§ **Stored data**
## src/design/ssrg_pkg.sv

```systemverilog
`timescale 1ns / 1ps
// ----------------------------------------------------------------------------
// ssrg_pkg: shared types and constants
// Command codes, register indexes, work item and configuration structs.
// ----------------------------------------------------------------------------
package ssrg_pkg;

    // command codes carried on s_tuser
    typedef enum logic [1:0] {
        CMD_TICK      = 2'd0,
        CMD_SET_FLOW  = 2'd1,
        CMD_STOP      = 2'd2,
        CMD_CLEAR_POS = 2'd3
    } cmd_kind_t;

    // configuration register indexes
    localparam logic [1:0] REG_FLOW_GAIN = 2'd0;
    localparam logic [1:0] REG_MAX_SPEED = 2'd1;
    localparam logic [1:0] REG_RAMP_RATE = 2'd2;

    localparam logic [23:0] FLOW_GAIN_RESET = 24'd932067;
    localparam logic [23:0] MAX_SPEED_RESET = 24'd1024000;
    localparam logic [15:0] RAMP_RATE_RESET = 16'd2000;

    // one step in units of 1/256 step-us
    localparam logic [40:0] STEP_UNIT = 41'd256000000;

    // limit = floor(4 * p / 15625), p = ramp_rate * elapsed_us
    localparam logic [13:0] LIMIT_DIVISOR = 14'd15625;
    // floor(2^36 / 15625), used with a right shift by 34
    localparam logic [22:0] LIMIT_RECIP   = 23'd4398046;
    localparam int          LIMIT_SHIFT   = 34;

    localparam int QUEUE_DEPTH = 4;
    localparam int QUEUE_AW    = 2;

    typedef struct packed {
        logic [23:0] flow_gain;
        logic [23:0] max_speed;
        logic [15:0] ramp_rate;
    } cfg_t;

    // classified item handed from the front to the back
    typedef struct packed {
        cmd_kind_t   kind;
        logic [15:0] dt;
        logic [23:0] target;
        logic [20:0] limit;
    } work_t;

    typedef struct packed {
        logic full;
        logic empty;
    } q_stat_t;

    // what the phase stage does with an item
    typedef enum logic [1:0] {
        PH_HOLD    = 2'd0,
        PH_ADVANCE = 2'd1,
        PH_HALT    = 2'd2,
        PH_CLEAR   = 2'd3
    } phase_op_t;

endpackage

```

## src/design/ssrg_back.sv

```systemverilog
`timescale 1ns / 1ps
// ----------------------------------------------------------------------------
// ssrg_back: speed ramp and step generation
// Applies commands to the speed state, then runs the step phase accumulator.
// ----------------------------------------------------------------------------
module ssrg_back #(
    parameter int POSITION_BITS = 32
) (
    input  logic                 aclk,
    input  logic                 aresetn,
    input  logic [23:0]          max_speed,
    input  ssrg_pkg::q_stat_t    q_stat,
    input  ssrg_pkg::work_t      pop_data,
    output logic                 pop,
    output logic                 out_valid,
    input  logic                 out_ready,
    output logic                 out_running,
    output logic                 out_pulse,
    output logic [23:0]          out_applied,
    output logic [23:0]          out_target,
    output logic [31:0]          out_position
);

    logic adv;

    // speed state
    logic        run_reg, run_next;
    logic [23:0] goal_reg, goal_next;
    logic [23:0] ramped_reg, ramped_next;

    // ramp stage
    logic                  b1_valid_reg;
    ssrg_pkg::phase_op_t   b1_op_reg, op_next;
    logic [15:0]           b1_dt_reg;
    logic                  b1_run_reg;
    logic [23:0]           b1_ramped_reg, b1_goal_reg;

    // product stage
    logic                  b2_valid_reg;
    ssrg_pkg::phase_op_t   b2_op_reg;
    logic [39:0]           b2_prod_reg;
    logic                  b2_run_reg;
    logic [23:0]           b2_ramped_reg, b2_goal_reg;

    // phase stage and output
    logic [27:0]              phase_reg, phase_next;
    logic [POSITION_BITS-1:0] count_reg, count_next;
    logic                     pulse_next;
    logic                     out_valid_reg, out_running_reg, out_pulse_reg;
    logic [23:0]              out_applied_reg, out_target_reg;

    logic [23:0] err;
    logic [23:0] slewed;
    logic        snap;
    logic [40:0] phase_sum, phase_left;

    assign adv = !out_valid_reg || out_ready;
    assign pop = adv && !q_stat.empty;

    // ramp toward the goal, snapping when the limit is zero or covers the error
    always_comb begin
        if (goal_reg >= ramped_reg) begin
            err    = goal_reg - ramped_reg;
            slewed = ramped_reg + pop_data.limit;
        end else begin
            err    = ramped_reg - goal_reg;
            slewed = ramped_reg - pop_data.limit;
        end
        snap = (pop_data.limit == 21'd0) || (24'(err) <= 24'(pop_data.limit));
    end

    always_comb begin
        run_next    = run_reg;
        goal_next   = goal_reg;
        ramped_next = ramped_reg;
        op_next     = ssrg_pkg::PH_HOLD;
        unique case (pop_data.kind)
            ssrg_pkg::CMD_TICK: begin
                if (run_reg) begin
                    ramped_next = snap ? goal_reg : slewed;
                    if (ramped_next > max_speed) begin
                        ramped_next = max_speed;
                    end
                    op_next = ssrg_pkg::PH_ADVANCE;
                end
            end
            ssrg_pkg::CMD_SET_FLOW: begin
                if (!run_reg) begin
                    ramped_next = '0;
                end
                goal_next = pop_data.target;
                run_next  = 1'b1;
            end
            ssrg_pkg::CMD_STOP: begin
                run_next    = 1'b0;
                goal_next   = '0;
                ramped_next = '0;
                op_next     = ssrg_pkg::PH_HALT;
            end
            ssrg_pkg::CMD_CLEAR_POS: begin
                op_next = ssrg_pkg::PH_CLEAR;
            end
            default: begin
                op_next = ssrg_pkg::PH_HOLD;
            end
        endcase
    end

    always_ff @(posedge aclk) begin
        if (!aresetn) begin
            run_reg    <= 1'b0;
            goal_reg   <= '0;
            ramped_reg <= '0;
        end else if (pop) begin
            run_reg    <= run_next;
            goal_reg   <= goal_next;
            ramped_reg <= ramped_next;
        end
    end

    // phase accumulate with at most one step per tick
    always_comb begin
        phase_next = phase_reg;
        count_next = count_reg;
        pulse_next = 1'b0;
        phase_sum  = 41'(phase_reg) + 41'(b2_prod_reg);
        phase_left = phase_sum - ssrg_pkg::STEP_UNIT;
        case (b2_op_reg)
            ssrg_pkg::PH_ADVANCE: begin
                if (phase_sum >= ssrg_pkg::STEP_UNIT) begin
                    pulse_next = 1'b1;
                    count_next = count_reg + 1'b1;
                    if (phase_left >= ssrg_pkg::STEP_UNIT) begin
                        phase_next = 28'(ssrg_pkg::STEP_UNIT - 41'd1);
                    end else begin
                        phase_next = phase_left[27:0];
                    end
                end else begin
                    phase_next = phase_sum[27:0];
                end
            end
            ssrg_pkg::PH_HALT:  phase_next = '0;
            ssrg_pkg::PH_CLEAR: count_next = '0;
            default:            phase_next = phase_reg;
        endcase
    end

    always_ff @(posedge aclk) begin
        if (!aresetn) begin
            b1_valid_reg  <= 1'b0;
            b2_valid_reg  <= 1'b0;
            out_valid_reg <= 1'b0;
            phase_reg     <= '0;
            count_reg     <= '0;
        end else if (adv) begin
            b1_valid_reg  <= pop;
            b2_valid_reg  <= b1_valid_reg;
            out_valid_reg <= b2_valid_reg;
            if (b2_valid_reg) begin
                phase_reg <= phase_next;
                count_reg <= count_next;
            end
        end
    end

    always_ff @(posedge aclk) begin
        if (adv) begin
            b1_op_reg       <= op_next;
            b1_dt_reg       <= pop_data.dt;
            b1_run_reg      <= run_next;
            b1_ramped_reg   <= ramped_next;
            b1_goal_reg     <= goal_next;
            b2_op_reg       <= b1_valid_reg ? b1_op_reg : ssrg_pkg::PH_HOLD;
            b2_prod_reg     <= 40'(b1_ramped_reg) * 40'(b1_dt_reg);
            b2_run_reg      <= b1_run_reg;
            b2_ramped_reg   <= b1_ramped_reg;
            b2_goal_reg     <= b1_goal_reg;
            out_running_reg <= b2_run_reg;
            out_pulse_reg   <= pulse_next;
            out_applied_reg <= b2_ramped_reg;
            out_target_reg  <= b2_goal_reg;
        end
    end

    assign out_valid    = out_valid_reg;
    assign out_running  = out_running_reg;
    assign out_pulse    = out_pulse_reg;
    assign out_applied  = out_applied_reg;
    assign out_target   = out_target_reg;
    assign out_position = 32'(count_reg);

    // a stopped pump holds no speed
    assert property (@(posedge aclk) disable iff (!aresetn)
        !run_reg |-> (goal_reg == '0) && (ramped_reg == '0))
        else $error("speed held while stopped");

    // leftover phase always stays below one step
    assert property (@(posedge aclk) disable iff (!aresetn)
        41'(phase_reg) < ssrg_pkg::STEP_UNIT)
        else $error("phase reached a full step");

    // a step is only issued while running
    assert property (@(posedge aclk) disable iff (!aresetn)
        out_valid_reg && out_pulse_reg |-> out_running_reg)
        else $error("step pulse while stopped");

    // a step advances the position by one
    assert property (@(posedge aclk) disable iff (!aresetn)
        adv && b2_valid_reg && pulse_next |=> count_reg == $past(count_reg) + 1'b1)
        else $error("step without position advance");

endmodule

```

§ **Task directions**
Write out every line of the entries that holds the word "stopped".

§ **Answer box**
    // a stopped pump holds no speed
        else $error("speed held while stopped");
        else $error("step pulse while stopped");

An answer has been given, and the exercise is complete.